What it was really just trying to get at is there are the particular lands that people get known for and the Scottish reference was not a Gaelic reference. It’s that traditional Scottish lens that people look at. I think some people referred to it almost as a tourism Scottishness when you talk about the tartan, some people don’t feel that goes deep enough to get to the heart of what the Gaels’ history and the culture is, it’s not deep enough to really appreciate and understand. I think that’s where that Anglo-Scottish reference comes from, is more people are aware of that Scottish history, New Scotland, even in the name. I think that’s what it was getting at, not towards the Gaels, themselves, and the plight and the history of the Gaels.
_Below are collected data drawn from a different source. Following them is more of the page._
[src/rtl/demux_lane_reg.sv]
// One-entry valid/ready holding register for a single output lane.
// Latency: word loaded at edge N is presented with out_valid from edge N.
// Backpressure: holds word until out_ready; a same-cycle load overrides the drain.
module demux_lane_reg #(
  parameter int WIDTH = 8
) (
  input  logic             clk,
  input  logic             rst,
  input  logic             load,
  input  logic [WIDTH-1:0] data,
  input  logic             out_ready,
  output logic             out_valid,
  output logic [WIDTH-1:0] out_data
);

  logic             r_valid;
  logic [WIDTH-1:0] r_data;

  // Valid flag: a load always wins, so drain+load in one cycle keeps the lane full.
  always_ff @(posedge clk or posedge rst) begin
    if (rst) begin
      r_valid <= 1'b0;
    end else if (load) begin
      r_valid <= 1'b1;
    end else if (r_valid && out_ready) begin
      r_valid <= 1'b0;
    end
  end

  // Data register: only a load changes it, so an idle or stalled lane holds its word.
  always_ff @(posedge clk or posedge rst) begin
    if (rst) begin
      r_data <= '0;
    end else if (load) begin
      r_data <= data;
    end
  end

  assign out_valid = r_valid;
  assign out_data  = r_data;

endmodule
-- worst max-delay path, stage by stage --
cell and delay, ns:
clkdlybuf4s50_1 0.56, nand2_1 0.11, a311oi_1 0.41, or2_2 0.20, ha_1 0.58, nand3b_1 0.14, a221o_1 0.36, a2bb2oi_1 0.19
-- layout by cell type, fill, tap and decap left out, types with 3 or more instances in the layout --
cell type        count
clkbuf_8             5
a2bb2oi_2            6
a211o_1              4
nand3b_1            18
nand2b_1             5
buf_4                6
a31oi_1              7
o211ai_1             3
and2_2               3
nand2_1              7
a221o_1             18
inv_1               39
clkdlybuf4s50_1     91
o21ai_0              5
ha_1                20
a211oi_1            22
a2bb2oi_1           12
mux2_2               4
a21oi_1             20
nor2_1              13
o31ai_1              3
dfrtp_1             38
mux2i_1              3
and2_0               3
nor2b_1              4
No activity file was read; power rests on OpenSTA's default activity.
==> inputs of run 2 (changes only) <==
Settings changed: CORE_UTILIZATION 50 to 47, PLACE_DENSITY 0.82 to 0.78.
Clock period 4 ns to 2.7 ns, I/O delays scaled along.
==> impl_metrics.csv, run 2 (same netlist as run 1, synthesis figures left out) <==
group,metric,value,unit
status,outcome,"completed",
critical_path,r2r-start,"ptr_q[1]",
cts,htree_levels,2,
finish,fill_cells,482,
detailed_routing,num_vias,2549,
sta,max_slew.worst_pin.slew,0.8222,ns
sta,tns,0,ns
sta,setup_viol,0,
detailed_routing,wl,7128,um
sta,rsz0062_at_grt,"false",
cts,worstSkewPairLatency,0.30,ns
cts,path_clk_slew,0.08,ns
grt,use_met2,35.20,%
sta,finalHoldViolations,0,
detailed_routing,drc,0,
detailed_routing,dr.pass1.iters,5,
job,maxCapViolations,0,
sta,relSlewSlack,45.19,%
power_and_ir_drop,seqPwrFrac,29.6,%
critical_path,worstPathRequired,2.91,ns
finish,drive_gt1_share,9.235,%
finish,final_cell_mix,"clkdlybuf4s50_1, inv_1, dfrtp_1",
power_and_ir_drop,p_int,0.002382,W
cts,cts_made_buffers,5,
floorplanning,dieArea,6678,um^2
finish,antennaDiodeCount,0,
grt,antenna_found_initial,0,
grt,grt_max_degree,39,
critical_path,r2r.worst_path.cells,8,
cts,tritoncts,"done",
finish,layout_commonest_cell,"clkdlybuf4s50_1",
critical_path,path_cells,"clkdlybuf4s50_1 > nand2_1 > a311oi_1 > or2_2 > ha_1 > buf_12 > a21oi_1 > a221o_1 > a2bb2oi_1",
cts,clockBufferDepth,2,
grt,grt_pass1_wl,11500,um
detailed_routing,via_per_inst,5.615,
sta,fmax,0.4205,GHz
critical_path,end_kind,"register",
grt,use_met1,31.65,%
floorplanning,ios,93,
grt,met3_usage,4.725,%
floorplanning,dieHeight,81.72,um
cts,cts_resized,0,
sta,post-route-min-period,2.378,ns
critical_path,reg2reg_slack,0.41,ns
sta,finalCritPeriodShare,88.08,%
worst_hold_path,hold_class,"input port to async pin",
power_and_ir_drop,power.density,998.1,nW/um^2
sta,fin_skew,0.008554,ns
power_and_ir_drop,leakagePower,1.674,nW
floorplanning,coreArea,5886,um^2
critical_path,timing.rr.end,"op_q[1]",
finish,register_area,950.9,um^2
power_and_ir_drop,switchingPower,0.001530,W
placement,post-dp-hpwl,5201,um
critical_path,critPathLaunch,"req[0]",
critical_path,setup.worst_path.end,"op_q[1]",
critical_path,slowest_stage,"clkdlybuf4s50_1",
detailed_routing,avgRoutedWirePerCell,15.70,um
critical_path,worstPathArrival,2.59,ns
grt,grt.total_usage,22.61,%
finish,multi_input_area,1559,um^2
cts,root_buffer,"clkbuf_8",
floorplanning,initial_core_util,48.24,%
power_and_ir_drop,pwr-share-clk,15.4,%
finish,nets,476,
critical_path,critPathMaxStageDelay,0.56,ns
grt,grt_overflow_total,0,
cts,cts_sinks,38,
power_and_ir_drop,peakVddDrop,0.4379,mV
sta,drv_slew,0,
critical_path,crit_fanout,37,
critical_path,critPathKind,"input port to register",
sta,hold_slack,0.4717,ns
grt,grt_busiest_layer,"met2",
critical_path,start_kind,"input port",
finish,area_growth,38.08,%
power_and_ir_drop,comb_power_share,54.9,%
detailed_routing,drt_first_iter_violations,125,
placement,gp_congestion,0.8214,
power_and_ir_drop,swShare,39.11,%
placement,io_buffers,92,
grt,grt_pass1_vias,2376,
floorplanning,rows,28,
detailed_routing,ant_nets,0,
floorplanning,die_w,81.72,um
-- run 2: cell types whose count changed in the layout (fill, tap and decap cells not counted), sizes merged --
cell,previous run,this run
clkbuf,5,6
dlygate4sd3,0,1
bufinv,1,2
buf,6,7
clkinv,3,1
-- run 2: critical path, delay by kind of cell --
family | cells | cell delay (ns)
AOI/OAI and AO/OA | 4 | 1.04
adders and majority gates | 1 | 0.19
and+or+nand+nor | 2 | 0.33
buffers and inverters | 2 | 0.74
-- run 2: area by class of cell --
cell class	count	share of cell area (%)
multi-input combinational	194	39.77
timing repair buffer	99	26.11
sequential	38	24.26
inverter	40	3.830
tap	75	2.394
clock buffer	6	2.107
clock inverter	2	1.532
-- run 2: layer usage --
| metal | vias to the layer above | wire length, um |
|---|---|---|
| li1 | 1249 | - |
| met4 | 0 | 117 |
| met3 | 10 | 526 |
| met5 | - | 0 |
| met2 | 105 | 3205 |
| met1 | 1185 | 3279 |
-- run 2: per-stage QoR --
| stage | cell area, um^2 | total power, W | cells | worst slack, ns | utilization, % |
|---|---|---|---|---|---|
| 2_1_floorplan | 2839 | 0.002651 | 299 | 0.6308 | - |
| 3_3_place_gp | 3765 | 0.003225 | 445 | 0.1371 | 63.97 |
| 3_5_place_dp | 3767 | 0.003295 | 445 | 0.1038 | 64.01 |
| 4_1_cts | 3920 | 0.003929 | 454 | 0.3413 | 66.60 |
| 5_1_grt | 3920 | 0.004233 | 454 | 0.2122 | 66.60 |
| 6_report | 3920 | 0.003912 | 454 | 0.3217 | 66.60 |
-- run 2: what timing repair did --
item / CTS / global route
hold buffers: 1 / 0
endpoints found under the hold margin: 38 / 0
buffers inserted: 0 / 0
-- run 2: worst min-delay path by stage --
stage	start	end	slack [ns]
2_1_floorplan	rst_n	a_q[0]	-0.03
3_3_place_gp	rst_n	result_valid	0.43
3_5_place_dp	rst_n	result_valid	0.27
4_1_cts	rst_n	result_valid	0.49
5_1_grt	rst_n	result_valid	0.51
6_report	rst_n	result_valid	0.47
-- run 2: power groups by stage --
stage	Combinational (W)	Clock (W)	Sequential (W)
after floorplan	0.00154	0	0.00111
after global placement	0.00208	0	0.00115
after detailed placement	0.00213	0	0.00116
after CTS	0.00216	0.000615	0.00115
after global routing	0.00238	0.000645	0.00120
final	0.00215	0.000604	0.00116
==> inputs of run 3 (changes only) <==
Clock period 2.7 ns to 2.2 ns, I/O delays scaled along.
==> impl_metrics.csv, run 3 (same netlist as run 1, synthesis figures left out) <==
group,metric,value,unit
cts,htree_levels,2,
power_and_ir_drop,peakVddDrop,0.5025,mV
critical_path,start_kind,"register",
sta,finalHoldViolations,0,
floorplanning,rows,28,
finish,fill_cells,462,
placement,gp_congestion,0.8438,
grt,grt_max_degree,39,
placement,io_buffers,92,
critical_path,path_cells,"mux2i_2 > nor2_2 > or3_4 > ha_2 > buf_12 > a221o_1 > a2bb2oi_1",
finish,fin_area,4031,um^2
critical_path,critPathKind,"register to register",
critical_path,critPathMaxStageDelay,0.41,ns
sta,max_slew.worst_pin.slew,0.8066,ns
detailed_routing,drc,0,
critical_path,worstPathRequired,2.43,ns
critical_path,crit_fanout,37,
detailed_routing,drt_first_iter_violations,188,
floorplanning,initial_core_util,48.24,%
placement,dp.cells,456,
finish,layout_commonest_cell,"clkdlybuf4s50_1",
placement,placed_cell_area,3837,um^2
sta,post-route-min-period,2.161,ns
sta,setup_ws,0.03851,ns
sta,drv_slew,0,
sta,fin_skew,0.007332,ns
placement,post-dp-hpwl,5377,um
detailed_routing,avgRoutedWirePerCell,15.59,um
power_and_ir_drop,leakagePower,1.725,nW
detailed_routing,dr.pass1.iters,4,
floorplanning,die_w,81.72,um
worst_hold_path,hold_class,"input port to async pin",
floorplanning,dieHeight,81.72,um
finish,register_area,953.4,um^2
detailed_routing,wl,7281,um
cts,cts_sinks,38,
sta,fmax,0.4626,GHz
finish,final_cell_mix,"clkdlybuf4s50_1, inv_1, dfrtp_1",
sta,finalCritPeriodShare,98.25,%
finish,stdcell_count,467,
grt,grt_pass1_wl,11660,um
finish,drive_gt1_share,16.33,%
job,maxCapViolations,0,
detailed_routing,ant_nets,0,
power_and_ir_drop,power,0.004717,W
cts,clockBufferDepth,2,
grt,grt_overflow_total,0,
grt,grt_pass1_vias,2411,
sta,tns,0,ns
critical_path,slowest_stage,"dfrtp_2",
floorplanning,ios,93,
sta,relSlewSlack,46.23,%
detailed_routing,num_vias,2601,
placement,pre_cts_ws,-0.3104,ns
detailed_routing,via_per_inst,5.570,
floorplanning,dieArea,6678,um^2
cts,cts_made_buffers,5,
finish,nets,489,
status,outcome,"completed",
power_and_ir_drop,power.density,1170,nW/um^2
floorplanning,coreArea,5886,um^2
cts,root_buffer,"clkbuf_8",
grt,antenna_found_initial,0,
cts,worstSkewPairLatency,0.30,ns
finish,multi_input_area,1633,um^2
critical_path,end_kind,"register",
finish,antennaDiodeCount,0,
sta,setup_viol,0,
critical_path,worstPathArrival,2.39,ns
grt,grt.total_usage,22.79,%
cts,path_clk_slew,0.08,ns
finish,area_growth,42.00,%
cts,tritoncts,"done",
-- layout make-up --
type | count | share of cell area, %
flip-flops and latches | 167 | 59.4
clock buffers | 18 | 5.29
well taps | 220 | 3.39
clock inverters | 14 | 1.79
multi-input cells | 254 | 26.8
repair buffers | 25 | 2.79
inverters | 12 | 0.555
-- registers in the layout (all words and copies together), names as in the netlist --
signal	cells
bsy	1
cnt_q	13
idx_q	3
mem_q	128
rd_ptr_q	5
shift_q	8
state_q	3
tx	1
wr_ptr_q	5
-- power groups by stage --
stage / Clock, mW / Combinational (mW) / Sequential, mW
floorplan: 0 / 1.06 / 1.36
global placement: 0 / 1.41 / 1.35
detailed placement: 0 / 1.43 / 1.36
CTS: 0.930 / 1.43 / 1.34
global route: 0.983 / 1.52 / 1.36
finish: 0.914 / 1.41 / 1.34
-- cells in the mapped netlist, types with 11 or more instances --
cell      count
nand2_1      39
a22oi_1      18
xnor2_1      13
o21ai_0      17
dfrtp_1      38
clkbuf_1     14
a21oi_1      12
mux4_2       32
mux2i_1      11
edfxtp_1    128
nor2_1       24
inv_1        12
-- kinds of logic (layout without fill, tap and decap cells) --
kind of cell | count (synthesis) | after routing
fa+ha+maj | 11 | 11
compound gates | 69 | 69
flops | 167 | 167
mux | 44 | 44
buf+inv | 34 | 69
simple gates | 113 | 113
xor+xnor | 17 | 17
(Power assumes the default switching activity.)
`config.mk`:
```
export PLATFORM = sky130hd
export DESIGN_NAME = seq_multiplier
export DESIGN_NICKNAME = d
export VERILOG_FILES = /design/src/rtl/calc_pkg.sv /design/src/rtl/mult_add_stage.sv /design/src/rtl/seq_multiplier.sv
export SDC_FILE = /design/constraint.sdc
export NUM_CORES = 1
export LEC_CHECK = 0
export ABC_AREA = 1
export CORE_MARGIN = 4
export CORE_UTILIZATION = 60
export CTS_BUF_LIST = sky130_fd_sc_hd__clkbuf_8 sky130_fd_sc_hd__clkbuf_16
export DETAILED_ROUTE_END_ITERATION = 8
export GPL_TIMING_DRIVEN = 0
export HOLD_SLACK_MARGIN = 0.06
export PLACE_DENSITY = 0.85
export SLEW_MARGIN = 40
export SYNTH_ARGS = -nofsm -noshare
export SYNTH_HDL_FRONTEND = slang
export SYNTH_HIERARCHICAL = 1
export SYNTH_SLANG_ARGS = --single-unit
```
`constraint.sdc`:
```
create_clock -name clk -period 4.75 [get_ports clk]
set_clock_uncertainty 0.2 [all_clocks]
set_input_delay 0.95 -clock clk [delete_from_list [all_inputs] [get_ports clk]]
set_output_delay 0.95 -clock clk [all_outputs]
set_load 0.1 [all_outputs]
```
`src/rtl/calc_pkg.sv`:
```
// rtl/calc_pkg.sv - shared calculator datapath types, constants and helpers
package calc_pkg;

  localparam int MULT_DEFAULT_WIDTH = 8;

  typedef enum logic [1:0] {
    IDLE,
    CALC,
    FIN
  } mult_state_t;

  // Magnitude of a (msb+1)-bit operand held zero-extended in 32 bits.
  function automatic logic [31:0] abs_val(input logic [31:0] value,
                                          input logic        signed_mode,
                                          input logic [4:0]  msb);
    logic [31:0] mask;
    mask = (msb == 5'd31) ? 32'hFFFF_FFFF
                          : ((32'd1 << ({1'b0, msb} + 6'd1)) - 32'd1);
    if (signed_mode && value[msb]) begin
      abs_val = (~value + 32'd1) & mask;
    end else begin
      abs_val = value & mask;
    end
  endfunction

endpackage

```
`src/rtl/mult_add_stage.sv`:
```
// rtl/mult_add_stage.sv - WIDTH-bit adder with carry-out
module mult_add_stage #(
  parameter int WIDTH = 8
) (
  input  logic [WIDTH-1:0] x,
  input  logic [WIDTH-1:0] y,
  output logic [WIDTH-1:0] sum,
  output logic             carry
);

  assign {carry, sum} = {1'b0, x} + {1'b0, y};

endmodule

```
`src/rtl/seq_multiplier.sv`:
```
// rtl/seq_multiplier.sv - iterative shift-add signed/unsigned multiplier
module seq_multiplier
  import calc_pkg::*;
#(
  parameter  int WIDTH = MULT_DEFAULT_WIDTH,
  localparam int CNT_W = $clog2(WIDTH + 1)
) (
  input  logic               clk,
  input  logic               rst,
  input  logic               start,
  input  logic               signed_mode,
  input  logic [WIDTH-1:0]   a,
  input  logic [WIDTH-1:0]   b,
  output logic               busy,
  output logic               done,
  output logic [2*WIDTH-1:0] p
);

  mult_state_t state, next_state;

  logic [WIDTH-1:0]   mcand;
  logic [WIDTH-1:0]   mq;
  logic [WIDTH-1:0]   acc;
  logic [CNT_W-1:0]   cnt;
  logic               neg;
  logic [WIDTH-1:0]   a_mag;
  logic [WIDTH-1:0]   b_mag;
  logic [WIDTH-1:0]   sum;
  logic               carry;
  logic [WIDTH:0]     partial;
  logic [2*WIDTH-1:0] prod;
  logic               last_iter;

  assign a_mag     = WIDTH'(abs_val(32'(a), signed_mode, 5'(WIDTH - 1)));
  assign b_mag     = WIDTH'(abs_val(32'(b), signed_mode, 5'(WIDTH - 1)));
  assign partial   = mq[0] ? {carry, sum} : {1'b0, acc};
  assign prod      = {acc, mq};
  assign last_iter = (cnt == CNT_W'(WIDTH - 1));
  assign busy      = (state != IDLE);

  mult_add_stage #(.WIDTH(WIDTH)) u_add (
    .x     (acc),
    .y     (mcand),
    .sum   (sum),
    .carry (carry)
  );

  always_ff @(posedge clk or posedge rst) begin
    if (rst) state <= IDLE;
    else     state <= next_state;
  end

  always_comb begin
    next_state = state;
    case (state)
      IDLE:    if (start) next_state = CALC;
      CALC:    if (last_iter) next_state = FIN;
      FIN:     next_state = IDLE;
      default: next_state = IDLE;
    endcase
  end

  // Product bits shift out of acc into the vacated multiplier positions.
  always_ff @(posedge clk or posedge rst) begin
    if (rst) begin
      mcand <= '0;
      mq    <= '0;
      acc   <= '0;
      cnt   <= '0;
      neg   <= 1'b0;
      p     <= '0;
      done  <= 1'b0;
    end else begin
      done <= 1'b0;
      case (state)
        IDLE: begin
          if (start) begin
            mcand <= a_mag;
            mq    <= b_mag;
            acc   <= '0;
            cnt   <= '0;
            neg   <= signed_mode & (a[WIDTH-1] ^ b[WIDTH-1]);
          end
        end
        CALC: begin
          acc <= partial[WIDTH:1];
          mq  <= {partial[0], mq[WIDTH-1:1]};
          cnt <= cnt + CNT_W'(1);
        end
        FIN: begin
          p    <= neg ? (~prod + 1'b1) : prod;
          done <= 1'b1;
        end
        default: ;
      endcase
    end
  end

endmodule
```
Yosys cells after proc, flatten, opt, wreduce, memory -nomap -nowiden
Index checks and enable logic that the tools add are counted.

word-level totals
  logic and storage cells = 45
  bits of input ports = 20
  output and inout port bits = 18
  bits in registers = 48

operators by class
  reduce and logical (&&, ||, !) cells = 8
  add/subtract/negate cells = 5
  equal/unequal tests = 5
  bitwise operators = 5
  mux-type cells = 14

operators with widths
  operator                                                               count
  8-bit 2-to-1 mux                                                       4
  8-bit one-hot mux with 2 select lines                                  2
  16-bit by 1-bit adder with 16-bit output, second input constant        1
  8-bit by 1-bit adder with 8-bit output, second input constant          2
  16-bit 2-to-1 mux                                                      1
  16-bit inverter                                                        1
  8-bit inverter                                                         2
  8-bit by 8-bit adder with 9-bit output                                 1
  9-bit 2-to-1 mux                                                       1
  4-bit one-hot mux with 2 select lines                                  1
  2-bit AND reduction                                                    3
  4-bit by 1-bit adder with 4-bit output, second input constant          1
  4-bit by 3-bit equality test with 1-bit output, second input constant  1
  2-bit 2-to-1 mux                                                       2
  4-bit 2-to-1 mux                                                       1
  2-bit != test, second input constant                                   2
  2-bit one-hot mux with 2 select lines                                  1
  2-bit nonzero test                                                     2
  2-bit by 1-bit equality test with 1-bit output, second input constant  1
  2-bit equality test, second input constant                             1
  1-bit logical AND                                                      2
  2-bit logical NOT                                                      1
  1-bit AND                                                              1
  1-bit 2-to-1 mux                                                       1
  1-bit bitwise XOR                                                      1

Longest topological paths before layout
Gate-level depths: netlist of the first run.

  word-level depth = 5
  depth in mapped cells = 10
  depth with buffers taken out = 10

Hierarchy
Netlist of the first run, hierarchy kept.

by module, submodules not included
  module          instances  area each (µm²)  sequential area each (µm²)  cells an instance
  seq_multiplier  1          2,632.5          1,201.2                     333
  mult_add_stage  1          376.6            0.0                         59

Least setup slack after synthesis of the first run
No wires, ideal clock.

  path kind = flip-flop to output port
  start = register state[0]
  end = output busy
  stages on the path, launching flop included = 3
  path buffers = 0
  setup slack = 2,534 ps
  arrival = 1,066 ps
  data required time = 3,600 ps
  cells stage by stage = dfrtp_1 -> inv_1 -> nand2_1

between the ends
  word-level cells in the longest chain between the ends = 1

ends and longest elaborated chain
  item                      RTL line              text
  start: declaration        seq_multiplier.sv:19  mult_state_t state, next_state;
  start signal: assignment  seq_multiplier.sv:50  else state <= next_state;
  2-bit nonzero test        seq_multiplier.sv:39  assign busy = (state != IDLE);
  end: declaration          seq_multiplier.sv:14  output logic busy,

Every way passes these cells.

Final worst setup path of the first run
Ends and elaborated chain as after synthesis.
<file path="src/rtl/word_bank.sv">
// word_bank: bank of Depth registered words with one addressed read-modify-write
// port (LOAD/SET/CLR/TOG) and two registered read ports with write-through bypass.
module word_bank #(
  parameter int unsigned Width     = 8,
  parameter int unsigned Depth     = 4,
  parameter int unsigned AddrWidth = 2,
  parameter logic [Width-1:0] RST  = {Width{1'b0}},
  parameter logic [Width-1:0] PST  = {Width{1'b1}}
) (
  input  logic                 clk,
  input  logic                 rst,
  input  logic                 pst,
  input  logic                 we,
  input  logic [1:0]           op,
  input  logic [AddrWidth-1:0] wa,
  input  logic [Width-1:0]     D,
  input  logic [AddrWidth-1:0] ra0,
  input  logic [AddrWidth-1:0] ra1,
  output logic [Width-1:0]     Q0,
  output logic [Width-1:0]     Q1
);

  typedef enum logic [1:0] {
    OP_LOAD = 2'b00,
    OP_SET  = 2'b01,
    OP_CLR  = 2'b10,
    OP_TOG  = 2'b11
  } op_e;

  logic [Width-1:0] mem [Depth];

  logic             wa_hit_c;
  logic [Width-1:0] cur_c;
  logic [Width-1:0] wval_c;
  logic             wr_c;
  logic [Width-1:0] rd0_c;
  logic [Width-1:0] rd1_c;

  // Fetch the addressed word; an out-of-range address never matches, so no write.
  always_comb begin
    wa_hit_c = 1'b0;
    cur_c    = RST;
    for (int i = 0; i < int'(Depth); i++) begin
      if (wa == AddrWidth'(i)) begin
        wa_hit_c = 1'b1;
        cur_c    = mem[i];
      end
    end
  end

  // New value of the written word for the selected bit operation.
  always_comb begin
    wval_c = D;
    unique case (op_e'(op))
      OP_LOAD: wval_c = D;
      OP_SET:  wval_c = cur_c | D;
      OP_CLR:  wval_c = cur_c & ~D;
      OP_TOG:  wval_c = cur_c ^ D;
      default: wval_c = D;
    endcase
    wr_c = we & wa_hit_c;
  end

  // Read muxes: out-of-range reads return RST; a same-edge write to the address wins.
  always_comb begin
    rd0_c = RST;
    rd1_c = RST;
    for (int i = 0; i < int'(Depth); i++) begin
      if (ra0 == AddrWidth'(i)) rd0_c = mem[i];
      if (ra1 == AddrWidth'(i)) rd1_c = mem[i];
    end
    if (wr_c && (ra0 == wa)) rd0_c = wval_c;
    if (wr_c && (ra1 == wa)) rd1_c = wval_c;
  end

  // Storage and read registers: rst beats pst beats the write.
  always_ff @(posedge clk) begin
    if (rst) begin
      for (int i = 0; i < int'(Depth); i++) mem[i] <= RST;
      Q0 <= RST;
      Q1 <= RST;
    end else if (pst) begin
      for (int i = 0; i < int'(Depth); i++) mem[i] <= PST;
      Q0 <= PST;
      Q1 <= PST;
    end else begin
      for (int i = 0; i < int'(Depth); i++) begin
        if (wr_c && (wa == AddrWidth'(i))) mem[i] <= wval_c;
      end
      Q0 <= rd0_c;
      Q1 <= rd1_c;
    end
  end

endmodule
</file>
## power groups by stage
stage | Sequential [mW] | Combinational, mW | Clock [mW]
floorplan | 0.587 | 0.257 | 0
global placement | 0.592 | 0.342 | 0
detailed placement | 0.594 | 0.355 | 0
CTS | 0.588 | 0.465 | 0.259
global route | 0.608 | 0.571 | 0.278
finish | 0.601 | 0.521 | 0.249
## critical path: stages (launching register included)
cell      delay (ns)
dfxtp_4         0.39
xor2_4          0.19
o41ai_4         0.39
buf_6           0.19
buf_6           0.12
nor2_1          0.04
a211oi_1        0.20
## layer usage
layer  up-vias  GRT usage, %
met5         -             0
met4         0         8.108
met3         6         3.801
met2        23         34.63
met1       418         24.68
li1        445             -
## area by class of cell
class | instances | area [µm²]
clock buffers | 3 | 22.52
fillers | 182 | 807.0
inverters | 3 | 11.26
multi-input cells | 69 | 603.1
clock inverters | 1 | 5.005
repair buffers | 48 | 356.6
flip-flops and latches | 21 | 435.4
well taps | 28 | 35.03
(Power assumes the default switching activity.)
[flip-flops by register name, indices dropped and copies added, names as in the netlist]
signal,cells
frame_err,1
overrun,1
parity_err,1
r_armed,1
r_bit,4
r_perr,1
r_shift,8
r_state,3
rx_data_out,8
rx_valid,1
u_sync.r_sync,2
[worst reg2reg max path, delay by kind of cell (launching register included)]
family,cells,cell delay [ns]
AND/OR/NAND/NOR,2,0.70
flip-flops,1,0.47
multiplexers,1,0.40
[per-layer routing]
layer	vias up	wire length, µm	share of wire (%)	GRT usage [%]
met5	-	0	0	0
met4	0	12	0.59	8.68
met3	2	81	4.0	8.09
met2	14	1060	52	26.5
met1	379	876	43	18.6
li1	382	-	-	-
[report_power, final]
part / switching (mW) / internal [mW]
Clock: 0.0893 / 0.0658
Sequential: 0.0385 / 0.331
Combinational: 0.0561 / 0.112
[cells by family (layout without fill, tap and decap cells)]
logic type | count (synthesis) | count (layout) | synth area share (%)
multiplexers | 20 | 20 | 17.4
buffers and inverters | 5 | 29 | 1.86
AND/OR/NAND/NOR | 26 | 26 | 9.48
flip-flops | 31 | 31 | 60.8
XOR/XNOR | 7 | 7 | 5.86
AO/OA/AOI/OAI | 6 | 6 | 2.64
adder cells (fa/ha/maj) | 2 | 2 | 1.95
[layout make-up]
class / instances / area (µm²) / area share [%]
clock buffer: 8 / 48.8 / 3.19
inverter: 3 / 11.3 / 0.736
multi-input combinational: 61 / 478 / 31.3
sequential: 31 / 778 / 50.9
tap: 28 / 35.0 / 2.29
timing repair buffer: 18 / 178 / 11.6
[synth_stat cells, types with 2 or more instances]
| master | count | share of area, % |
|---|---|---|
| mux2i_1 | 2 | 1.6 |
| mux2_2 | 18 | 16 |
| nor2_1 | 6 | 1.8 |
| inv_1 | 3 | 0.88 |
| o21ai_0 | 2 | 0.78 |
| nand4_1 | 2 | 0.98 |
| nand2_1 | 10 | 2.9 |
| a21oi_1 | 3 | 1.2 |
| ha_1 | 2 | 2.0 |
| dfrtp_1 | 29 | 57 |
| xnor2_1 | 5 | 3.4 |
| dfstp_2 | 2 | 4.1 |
--- config.mk ---
export PLATFORM = sky130hd
export DESIGN_NAME = dram_bus_if_flat
export DESIGN_NICKNAME = d
export VERILOG_FILES = /design/src/rtl/dram_pkg.sv /design/src/rtl/dram_bus_if_if.sv /design/src/rtl/dram_ben_dec.sv /design/src/rtl/dram_bus_if.sv /design/src/flat_wrapper.sv
export SDC_FILE = /design/constraint.sdc
export NUM_CORES = 1
export LEC_CHECK = 0
export CAP_MARGIN = 10
export CORE_AREA = 2 2 76 106
export CTS_CLUSTER_DIAMETER = 80
export DETAILED_ROUTE_END_ITERATION = 10
export DIE_AREA = 0 0 78 108
export SYNTH_ARGS = -nofsm -noshare
export SYNTH_HDL_FRONTEND = slang
export SYNTH_SLANG_ARGS = --single-unit
--- constraint.sdc ---
create_clock -name clk -period 3.6 [get_ports clk]
set_input_delay 0.36 -clock clk [delete_from_list [all_inputs] [get_ports clk]]
set_output_delay 0.36 -clock clk [all_outputs]
set_load 0.1 [all_outputs]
It was more that tradition and what we’re known for.

 

To the member’s question about our vision and our plan, a number of things - in the short term we continue to do what we’re doing. We continue to work with community groups, the Gaelic Council, and our partners at the Gaelic College were fantastic, as well, who bring together community members. These programs of Bun is Bàrr and other programs that are in our communities, a number of smaller programs within different communities that received grants sometimes as little as $5,000 upwards into $10,000 or $15,000 for programming and supports - these things are going out the door but they’re being supported by community members who really want to work. These aren’t their day jobs, these are often volunteer and supports to communities.

 

That work is ongoing and we want to see that happen. We want to focus on this training and language, and culture through language. We want to continue to do that because we’ve had success and we want to continue to see these successes, but at the same time we want to see how the evolution with our work with the Department of Education and Early Childhood Development will also see that support and get that awareness and knowledge out to the broader population as well - maybe not the language and the culture, but at least an exposure to it.

 

It’s amazing the amount of early social studies that I remember. I can still visualize some of the photos in my early social studies textbook from Grade 5 or Grade 6, images that part of it is how much learning I’ve had since then to understand how biased some of those photographs were and the stories being told in those textbooks at that point in time, and that was a couple decades, a few decades ago now, I guess, but just recognizing that.

 

We will see over the longer term how these changes we’re making today, not just for Gaels but for other communities as well, will pay dividends, I think, to make a stronger, more vibrant, more inclusive, and more welcoming province for all cultures.

 

I think that pretty much wraps up this side, Madam Chairman. I do want to thank all my colleagues on both sides of the House for their support, for the questions that came from both members of the NDP and the PC caucus.

 

MADAM CHAIRMAN: Shall Resolution E11 stand?

 

Resolution E11 stands.

 

The time is allotted for the day. We will recess for a few minutes.

 

[7:06 p.m. The committee recessed.]

 

            [7:10 p.m. The committee reconvened.]

 

            MADAM CHAIRMAN: Order, please.

 

The honourable Deputy Government House Leader.

 

            MR. KEITH IRVING: Madam Chairman, I move that the committee do now rise and that you report progress and beg leave to sit again.

 

            MADAM CHAIRMAN: The motion is carried.

 

The committee will now rise and report its business to the House.